Gold Plunges on Global Effort to Save Europe's Banks
Gold plunged Thursday after five big central banks announced a plan to inject U.S. dollars into European banks desperate for cash as a result of the continent's now-chronic sovereign debt crisis.
Over the past 20 months, interest rates on bonds of debt-burdened European countries like Greece, Portugal, Ireland, Spain and Italy have risen sharply and U.S. money market funds that typically loan to European banks have watched this growing sovereign debt crisis and have become increasingly reluctant to loan money to European banks that buy the bonds of those debt-burdened countries.
That has created a cycle of higher and higher interest rates, a falling euro, U.S. money market funds withdrawing even more from lending to European banks and, inevitably, European banks becoming desperate for cash.
Faced with the possibility that European banks might experience a Lehman Brothers-style freeze, the U.S. Federal Reserve, the Bank of England, the Bank of Japan and the Swiss National Bank said Thursday they would team up with the European Central Bank to loan U.S. dollars to cash-starved European banks in exchange for euros.
It's obvious the ECB is working hard to get ahead of the market's skittishness about funding availability and the markets are responding accordingly as earlier losses in safe-haven assets are extending with risk assets surging, Adrian Miller, senior vice president of fixed-income strategy at Miller Tabak Roberts Securities, told The Wall Street Journal.
Some traders regarded gold's drop in price as potentially beneficial for gold investors, many of whom regard the fundamental bull-market case for gold as being unchanged by the day's central bank announcement.
It could be good for gold to make a base that would help it go higher later in the year and test the $2,000 level, said George Cocalis, senior market strategist at PFG Best in Chicago.

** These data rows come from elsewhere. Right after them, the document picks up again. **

**src/rtl/riscv_pipe_pkg.sv**
```systemverilog
// Shared pipeline definitions: word width, the canonical NOP encoding and the
// fetch-queue entry layout.
package riscv_pipe_pkg;

    localparam int XLEN = 32;

    // addi x0, x0, 0 style bubble: add x0, x0, x0
    localparam logic [XLEN-1:0] NOP                = 32'h0000_0033;
    localparam logic [XLEN-1:0] RESET_ADDR_DEFAULT = 32'h0000_0000;

    typedef struct packed {
        logic [XLEN-1:0] pc;
        logic [XLEN-1:0] instr;
    } fqEntry_t;

endpackage

```
**src/rtl/fetch_queue.sv**
```systemverilog
// Small synchronous FIFO of {pc, instr} pairs between instruction memory and FD.
// Flush beats push; popping an empty queue does nothing.
module fetch_queue
    import riscv_pipe_pkg::*;
#(
    parameter int DEPTH = 2,
    localparam int AW = (DEPTH > 1) ? $clog2(DEPTH) : 1
) (
    input  logic      clk_i,
    input  logic      reset_i,
    input  logic      push,
    input  fqEntry_t  pushData,
    input  logic      pop,
    input  logic      flush,
    output fqEntry_t  head,
    output logic [AW:0] count
);

    localparam logic [AW:0] FULL = (AW + 1)'(DEPTH);

    fqEntry_t      mem [DEPTH];
    logic [AW-1:0] rdPtr;
    logic [AW-1:0] wrPtr;
    logic          doPop;

    function automatic logic [AW-1:0] nextPtr(input logic [AW-1:0] p);
        return (p == AW'(DEPTH - 1)) ? '0 : p + 1'b1;
    endfunction

    assign doPop = pop && (count != '0);
    assign head  = mem[rdPtr];

    always_ff @(posedge clk_i) begin
        if (!reset_i || flush) begin
            rdPtr <= '0;
            wrPtr <= '0;
            count <= '0;
        end else begin
            if (push) wrPtr <= nextPtr(wrPtr);
            if (doPop) rdPtr <= nextPtr(rdPtr);
            case ({push, doPop})
                2'b10:   count <= count + 1'b1;
                2'b01:   count <= count - 1'b1;
                default: count <= count;
            endcase
        end
    end

    // Storage needs no reset: entries are only visible once counted.
    always_ff @(posedge clk_i) begin
        if (reset_i && !flush && push) mem[wrPtr] <= pushData;
    end

    always_ff @(posedge clk_i) begin
        if (reset_i && !flush && push && !doPop) assert (count != FULL);
    end

endmodule

```
**src/rtl/fetch_unit.sv**
```systemverilog
// Instruction-fetch stage: owns the PC, keeps up to FQ_DEPTH requests in flight,
// drops wrong-path responses after redirects and feeds the FD register.
module fetch_unit
    import riscv_pipe_pkg::*;
#(
    parameter logic [XLEN-1:0] RESET_ADDR = RESET_ADDR_DEFAULT,
    parameter int              FQ_DEPTH   = 2
) (
    input  logic            clk_i,
    input  logic            reset_i,
    input  logic            F_stall_i,
    input  logic            D_flush_i,
    input  logic            D_predictPC_i,
    input  logic [XLEN-1:0] D_PCprediction_i,
    input  logic            E_correctPC_i,
    input  logic [XLEN-1:0] E_PCcorrection_i,
    output logic            imem_req_o,
    output logic [XLEN-1:0] imem_addr_o,
    input  logic            imem_gnt_i,
    input  logic            imem_rvalid_i,
    input  logic [XLEN-1:0] imem_rdata_i,
    output logic [XLEN-1:0] FD_PC_o,
    output logic [XLEN-1:0] FD_instr_o,
    output logic            FD_nop_o
);

    localparam int QAW = (FQ_DEPTH > 1) ? $clog2(FQ_DEPTH) : 1;
    // Outstanding can reach 2*FQ_DEPTH (live plus to-be-discarded); the sum
    // with the queue count must not wrap.
    localparam int              CW      = QAW + 2;
    localparam logic [CW-1:0]   DEPTH_C = CW'(FQ_DEPTH);

    logic [XLEN-1:0] fetchPc;
    logic [XLEN-1:0] respPc;
    logic [XLEN-1:0] target;
    logic [CW-1:0]   outstanding;
    logic [CW-1:0]   discard;
    logic [CW-1:0]   inFlight;
    logic [QAW:0]    qCount;
    fqEntry_t        qHead;
    fqEntry_t        rspEntry;
    logic            redirect;
    logic            grant;
    logic            rspBeat;
    logic            accepted;
    logic            fdLoad;
    logic            fdBubble;
    logic            qPop;
    logic            qPush;
    logic            bypass;

    assign redirect = E_correctPC_i || (D_predictPC_i && !F_stall_i);
    assign target   = E_correctPC_i ? E_PCcorrection_i : D_PCprediction_i;

    // Memory handshake: a request transfers on any cycle with imem_req_o and
    // imem_gnt_i both high; until then imem_addr_o stays put. Responses come
    // back in order, one per imem_rvalid_i beat, with no back-pressure.
    assign inFlight    = CW'(qCount) + outstanding - discard;
    assign imem_req_o  = reset_i && !redirect && (inFlight < DEPTH_C);
    assign imem_addr_o = fetchPc;
    assign grant       = imem_req_o && imem_gnt_i;

    // Beats with nothing outstanding are leftovers from before a reset.
    assign rspBeat  = reset_i && imem_rvalid_i && (outstanding != '0);
    assign accepted = rspBeat && (discard == '0);
    assign rspEntry = '{pc: respPc, instr: imem_rdata_i};

    assign fdLoad   = !F_stall_i;
    assign fdBubble = D_flush_i || redirect;
    assign qPop     = fdLoad && !fdBubble;
    assign bypass   = fdLoad && !fdBubble && (qCount == '0) && accepted;
    assign qPush    = accepted && !bypass;

    fetch_queue #(
        .DEPTH (FQ_DEPTH)
    ) u_queue (
        .clk_i    (clk_i),
        .reset_i  (reset_i),
        .push     (qPush),
        .pushData (rspEntry),
        .pop      (qPop),
        .flush    (redirect),
        .head     (qHead),
        .count    (qCount)
    );

    always_ff @(posedge clk_i) begin
        if (!reset_i) begin
            fetchPc     <= RESET_ADDR;
            respPc      <= RESET_ADDR;
            outstanding <= '0;
            discard     <= '0;
            FD_PC_o     <= '0;
            FD_instr_o  <= NOP;
            FD_nop_o    <= 1'b1;
        end else begin
            outstanding <= outstanding + CW'(grant) - CW'(rspBeat);
            if (redirect) begin
                fetchPc <= target;
                respPc  <= target;
                // Everything still in flight after this cycle is wrong-path.
                discard <= outstanding - CW'(rspBeat);
            end else begin
                if (grant)    fetchPc <= fetchPc + 32'd4;
                if (accepted) respPc  <= respPc + 32'd4;
                if (rspBeat && (discard != '0)) discard <= discard - 1'b1;
            end

            if (fdLoad) begin
                if (!fdBubble && (qCount != '0)) begin
                    FD_PC_o    <= qHead.pc;
                    FD_instr_o <= qHead.instr;
                    FD_nop_o   <= 1'b0;
                end else if (bypass) begin
                    FD_PC_o    <= rspEntry.pc;
                    FD_instr_o <= rspEntry.instr;
                    FD_nop_o   <= 1'b0;
                end else begin
                    FD_instr_o <= NOP;
                    FD_nop_o   <= 1'b1;
                end
            end
        end
    end

endmodule

```
[src/rtl/udma_hyper_cs_segmenter_pkg.sv]
// Shared hyperbus definitions for the CS segmenter: FSM state encoding,
// default command overhead and a small unsigned min helper.
package udma_hyper_cs_segmenter_pkg;

    typedef enum logic [2:0] {
        ST_IDLE      = 3'd0,
        ST_ISSUE     = 3'd1,
        ST_WAIT_DONE = 3'd2,
        ST_RECOVER   = 3'd3,
        ST_DONE      = 3'd4
    } seg_state_e;

    localparam int unsigned CMD_OVERHEAD_DEFAULT = 8;

    function automatic logic [31:0] min_u32(input logic [31:0] a, input logic [31:0] b);
        return (a < b) ? a : b;
    endfunction

endpackage

[src/rtl/udma_hyper_down_counter.sv]
// Loadable 32-bit down counter that saturates at zero and flags it.
module udma_hyper_down_counter (
    input  logic        clk_i,
    input  logic        rst_ni,
    input  logic        i_load,
    input  logic [31:0] i_load_val,
    input  logic        i_dec,
    output logic        o_zero
);

    logic [31:0] r_count;

    // Count register: load has priority over decrement.
    always_ff @(posedge clk_i or negedge rst_ni) begin
        if (!rst_ni) begin
            r_count <= 32'd0;
        end else if (i_load) begin
            r_count <= i_load_val;
        end else if (i_dec && (r_count != 32'd0)) begin
            r_count <= r_count - 32'd1;
        end else begin
            r_count <= r_count;
        end
    end

    assign o_zero = (r_count == 32'd0);

endmodule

I think $1,750 is a key number, if it can hold there then I would expect gold to move sideways and consolidate for a while under $1,800 before it moves higher.
Gold on the New York futures market closed down $45.10, or 2.5 percent, to $1,781.40. Gold for immediate delivery fell $28.46 to $1,782.91.
Silver on the New York futures market closed down $1.03 to $39.50. Silver for immediate delivery fell 82 cents to $39.56.
The dollar was down sharply against the euro and all three major U.S. stock market indexes were higher by more than 1 percent.